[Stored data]
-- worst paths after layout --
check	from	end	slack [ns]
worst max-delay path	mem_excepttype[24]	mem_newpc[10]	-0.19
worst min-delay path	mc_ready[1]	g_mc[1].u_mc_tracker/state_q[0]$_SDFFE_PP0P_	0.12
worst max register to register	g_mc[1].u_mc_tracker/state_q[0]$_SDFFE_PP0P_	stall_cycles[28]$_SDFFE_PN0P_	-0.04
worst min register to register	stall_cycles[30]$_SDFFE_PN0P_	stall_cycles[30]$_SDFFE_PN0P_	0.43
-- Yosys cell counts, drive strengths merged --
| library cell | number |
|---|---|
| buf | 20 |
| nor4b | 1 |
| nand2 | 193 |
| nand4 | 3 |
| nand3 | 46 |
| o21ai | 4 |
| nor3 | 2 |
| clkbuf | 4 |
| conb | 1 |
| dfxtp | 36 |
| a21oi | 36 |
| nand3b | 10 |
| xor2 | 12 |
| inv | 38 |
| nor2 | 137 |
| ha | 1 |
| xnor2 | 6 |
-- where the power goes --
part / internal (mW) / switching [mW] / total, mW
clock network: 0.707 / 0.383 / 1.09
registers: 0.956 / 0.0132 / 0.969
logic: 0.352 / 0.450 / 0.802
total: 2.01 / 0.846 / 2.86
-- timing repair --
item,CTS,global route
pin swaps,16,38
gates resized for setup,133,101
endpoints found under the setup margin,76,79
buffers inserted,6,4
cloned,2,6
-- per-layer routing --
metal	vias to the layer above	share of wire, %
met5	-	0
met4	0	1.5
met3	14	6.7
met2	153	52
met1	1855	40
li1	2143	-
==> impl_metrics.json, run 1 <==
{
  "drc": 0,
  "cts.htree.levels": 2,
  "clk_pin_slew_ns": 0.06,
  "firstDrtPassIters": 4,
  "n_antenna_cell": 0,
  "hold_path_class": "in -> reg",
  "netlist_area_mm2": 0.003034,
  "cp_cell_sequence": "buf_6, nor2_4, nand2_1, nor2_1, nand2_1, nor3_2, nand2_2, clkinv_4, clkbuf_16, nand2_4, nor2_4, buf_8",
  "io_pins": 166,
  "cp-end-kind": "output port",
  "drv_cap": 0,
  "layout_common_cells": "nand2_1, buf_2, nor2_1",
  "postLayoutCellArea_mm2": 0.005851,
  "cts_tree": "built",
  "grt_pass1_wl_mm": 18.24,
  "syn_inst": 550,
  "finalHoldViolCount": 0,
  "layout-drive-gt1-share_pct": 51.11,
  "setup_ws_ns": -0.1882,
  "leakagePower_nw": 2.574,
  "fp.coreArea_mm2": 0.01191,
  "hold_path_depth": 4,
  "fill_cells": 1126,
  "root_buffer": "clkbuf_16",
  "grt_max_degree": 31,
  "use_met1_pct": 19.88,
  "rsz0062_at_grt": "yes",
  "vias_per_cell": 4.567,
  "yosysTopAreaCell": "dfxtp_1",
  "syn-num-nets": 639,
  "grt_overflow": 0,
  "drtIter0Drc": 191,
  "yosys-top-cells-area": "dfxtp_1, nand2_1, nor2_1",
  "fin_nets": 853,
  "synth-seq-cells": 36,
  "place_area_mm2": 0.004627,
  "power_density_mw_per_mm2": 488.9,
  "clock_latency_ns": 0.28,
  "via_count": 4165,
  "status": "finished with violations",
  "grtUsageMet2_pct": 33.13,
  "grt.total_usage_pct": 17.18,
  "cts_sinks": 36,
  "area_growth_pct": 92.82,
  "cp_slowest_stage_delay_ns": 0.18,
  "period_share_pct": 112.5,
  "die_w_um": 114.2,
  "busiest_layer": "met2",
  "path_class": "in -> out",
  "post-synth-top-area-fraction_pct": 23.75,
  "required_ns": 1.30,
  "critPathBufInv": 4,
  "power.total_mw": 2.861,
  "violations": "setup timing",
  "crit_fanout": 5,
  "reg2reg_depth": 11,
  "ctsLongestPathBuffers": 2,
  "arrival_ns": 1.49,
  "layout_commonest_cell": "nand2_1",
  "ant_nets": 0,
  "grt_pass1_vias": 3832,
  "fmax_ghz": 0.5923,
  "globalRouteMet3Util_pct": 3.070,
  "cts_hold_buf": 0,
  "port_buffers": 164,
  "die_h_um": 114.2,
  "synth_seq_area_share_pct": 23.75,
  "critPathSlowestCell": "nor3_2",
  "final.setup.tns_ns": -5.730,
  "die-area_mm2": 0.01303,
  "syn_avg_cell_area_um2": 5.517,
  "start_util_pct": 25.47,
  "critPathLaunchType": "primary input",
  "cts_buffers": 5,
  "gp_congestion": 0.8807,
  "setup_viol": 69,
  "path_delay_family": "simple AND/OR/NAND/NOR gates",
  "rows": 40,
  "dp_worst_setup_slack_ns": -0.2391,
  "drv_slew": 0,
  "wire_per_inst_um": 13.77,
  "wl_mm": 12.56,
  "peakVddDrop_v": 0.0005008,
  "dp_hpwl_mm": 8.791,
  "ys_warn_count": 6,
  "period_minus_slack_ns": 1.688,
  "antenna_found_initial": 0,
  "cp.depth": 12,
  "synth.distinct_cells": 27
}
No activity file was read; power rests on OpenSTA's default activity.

*About this task*: All entries shown above should be duplicated without a single difference.

*Exercise output*:
-- worst paths after layout --
check	from	end	slack [ns]
worst max-delay path	mem_excepttype[24]	mem_newpc[10]	-0.19
worst min-delay path	mc_ready[1]	g_mc[1].u_mc_tracker/state_q[0]$_SDFFE_PP0P_	0.12
worst max register to register	g_mc[1].u_mc_tracker/state_q[0]$_SDFFE_PP0P_	stall_cycles[28]$_SDFFE_PN0P_	-0.04
worst min register to register	stall_cycles[30]$_SDFFE_PN0P_	stall_cycles[30]$_SDFFE_PN0P_	0.43
-- Yosys cell counts, drive strengths merged --
| library cell | number |
|---|---|
| buf | 20 |
| nor4b | 1 |
| nand2 | 193 |
| nand4 | 3 |
| nand3 | 46 |
| o21ai | 4 |
| nor3 | 2 |
| clkbuf | 4 |
| conb | 1 |
| dfxtp | 36 |
| a21oi | 36 |
| nand3b | 10 |
| xor2 | 12 |
| inv | 38 |
| nor2 | 137 |
| ha | 1 |
| xnor2 | 6 |
-- where the power goes --
part / internal (mW) / switching [mW] / total, mW
clock network: 0.707 / 0.383 / 1.09
registers: 0.956 / 0.0132 / 0.969
logic: 0.352 / 0.450 / 0.802
total: 2.01 / 0.846 / 2.86
-- timing repair --
item,CTS,global route
pin swaps,16,38
gates resized for setup,133,101
endpoints found under the setup margin,76,79
buffers inserted,6,4
cloned,2,6
-- per-layer routing --
metal	vias to the layer above	share of wire, %
met5	-	0
met4	0	1.5
met3	14	6.7
met2	153	52
met1	1855	40
li1	2143	-
==> impl_metrics.json, run 1 <==
{
  "drc": 0,
  "cts.htree.levels": 2,
  "clk_pin_slew_ns": 0.06,
  "firstDrtPassIters": 4,
  "n_antenna_cell": 0,
  "hold_path_class": "in -> reg",
  "netlist_area_mm2": 0.003034,
  "cp_cell_sequence": "buf_6, nor2_4, nand2_1, nor2_1, nand2_1, nor3_2, nand2_2, clkinv_4, clkbuf_16, nand2_4, nor2_4, buf_8",
  "io_pins": 166,
  "cp-end-kind": "output port",
  "drv_cap": 0,
  "layout_common_cells": "nand2_1, buf_2, nor2_1",
  "postLayoutCellArea_mm2": 0.005851,
  "cts_tree": "built",
  "grt_pass1_wl_mm": 18.24,
  "syn_inst": 550,
  "finalHoldViolCount": 0,
  "layout-drive-gt1-share_pct": 51.11,
  "setup_ws_ns": -0.1882,
  "leakagePower_nw": 2.574,
  "fp.coreArea_mm2": 0.01191,
  "hold_path_depth": 4,
  "fill_cells": 1126,
  "root_buffer": "clkbuf_16",
  "grt_max_degree": 31,
  "use_met1_pct": 19.88,
  "rsz0062_at_grt": "yes",
  "vias_per_cell": 4.567,
  "yosysTopAreaCell": "dfxtp_1",
  "syn-num-nets": 639,
  "grt_overflow": 0,
  "drtIter0Drc": 191,
  "yosys-top-cells-area": "dfxtp_1, nand2_1, nor2_1",
  "fin_nets": 853,
  "synth-seq-cells": 36,
  "place_area_mm2": 0.004627,
  "power_density_mw_per_mm2": 488.9,
  "clock_latency_ns": 0.28,
  "via_count": 4165,
  "status": "finished with violations",
  "grtUsageMet2_pct": 33.13,
  "grt.total_usage_pct": 17.18,
  "cts_sinks": 36,
  "area_growth_pct": 92.82,
  "cp_slowest_stage_delay_ns": 0.18,
  "period_share_pct": 112.5,
  "die_w_um": 114.2,
  "busiest_layer": "met2",
  "path_class": "in -> out",
  "post-synth-top-area-fraction_pct": 23.75,
  "required_ns": 1.30,
  "critPathBufInv": 4,
  "power.total_mw": 2.861,
  "violations": "setup timing",
  "crit_fanout": 5,
  "reg2reg_depth": 11,
  "ctsLongestPathBuffers": 2,
  "arrival_ns": 1.49,
  "layout_commonest_cell": "nand2_1",
  "ant_nets": 0,
  "grt_pass1_vias": 3832,
  "fmax_ghz": 0.5923,
  "globalRouteMet3Util_pct": 3.070,
  "cts_hold_buf": 0,
  "port_buffers": 164,
  "die_h_um": 114.2,
  "synth_seq_area_share_pct": 23.75,
  "critPathSlowestCell": "nor3_2",
  "final.setup.tns_ns": -5.730,
  "die-area_mm2": 0.01303,
  "syn_avg_cell_area_um2": 5.517,
  "start_util_pct": 25.47,
  "critPathLaunchType": "primary input",
  "cts_buffers": 5,
  "gp_congestion": 0.8807,
  "setup_viol": 69,
  "path_delay_family": "simple AND/OR/NAND/NOR gates",
  "rows": 40,
  "dp_worst_setup_slack_ns": -0.2391,
  "drv_slew": 0,
  "wire_per_inst_um": 13.77,
  "wl_mm": 12.56,
  "peakVddDrop_v": 0.0005008,
  "dp_hpwl_mm": 8.791,
  "ys_warn_count": 6,
  "period_minus_slack_ns": 1.688,
  "antenna_found_initial": 0,
  "cp.depth": 12,
  "synth.distinct_cells": 27
}
No activity file was read; power rests on OpenSTA's default activity.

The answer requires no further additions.